## config.mk

```make
export PLATFORM = sky130hd
export DESIGN_NAME = lockDetector
export DESIGN_NICKNAME = d
export VERILOG_FILES = /design/src/design/lockDetector.sv
export SDC_FILE = /design/constraint.sdc
export NUM_CORES = 1
export LEC_CHECK = 0
export BUFFER_PORTS_ARGS = -buffer_cell sky130_fd_sc_hd__clkbuf_2
export CAP_MARGIN = 0
export CELL_PAD_IN_SITES_DETAIL_PLACEMENT = 0
export CELL_PAD_IN_SITES_GLOBAL_PLACEMENT = 1
export CORE_UTILIZATION = 43
export DETAILED_ROUTE_END_ITERATION = 6
export PLACE_DENSITY = 0.84
export SLEW_MARGIN = 15
export SYNTH_ARGS = -nofsm -noshare
export SYNTH_HDL_FRONTEND = slang
export SYNTH_SLANG_ARGS = --single-unit
```

## constraint.sdc

```tcl
create_clock -name clk -period 7.1 [get_ports clk]
set_input_delay 1.42 -clock clk [delete_from_list [all_inputs] [get_ports clk]]
set_output_delay 1.42 -clock clk [all_outputs]
set_load 0.02 [all_outputs]
```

# # # #

To do
Within the data, how many lines hold "lockDetector"? Respond with only the number.

Answer section
2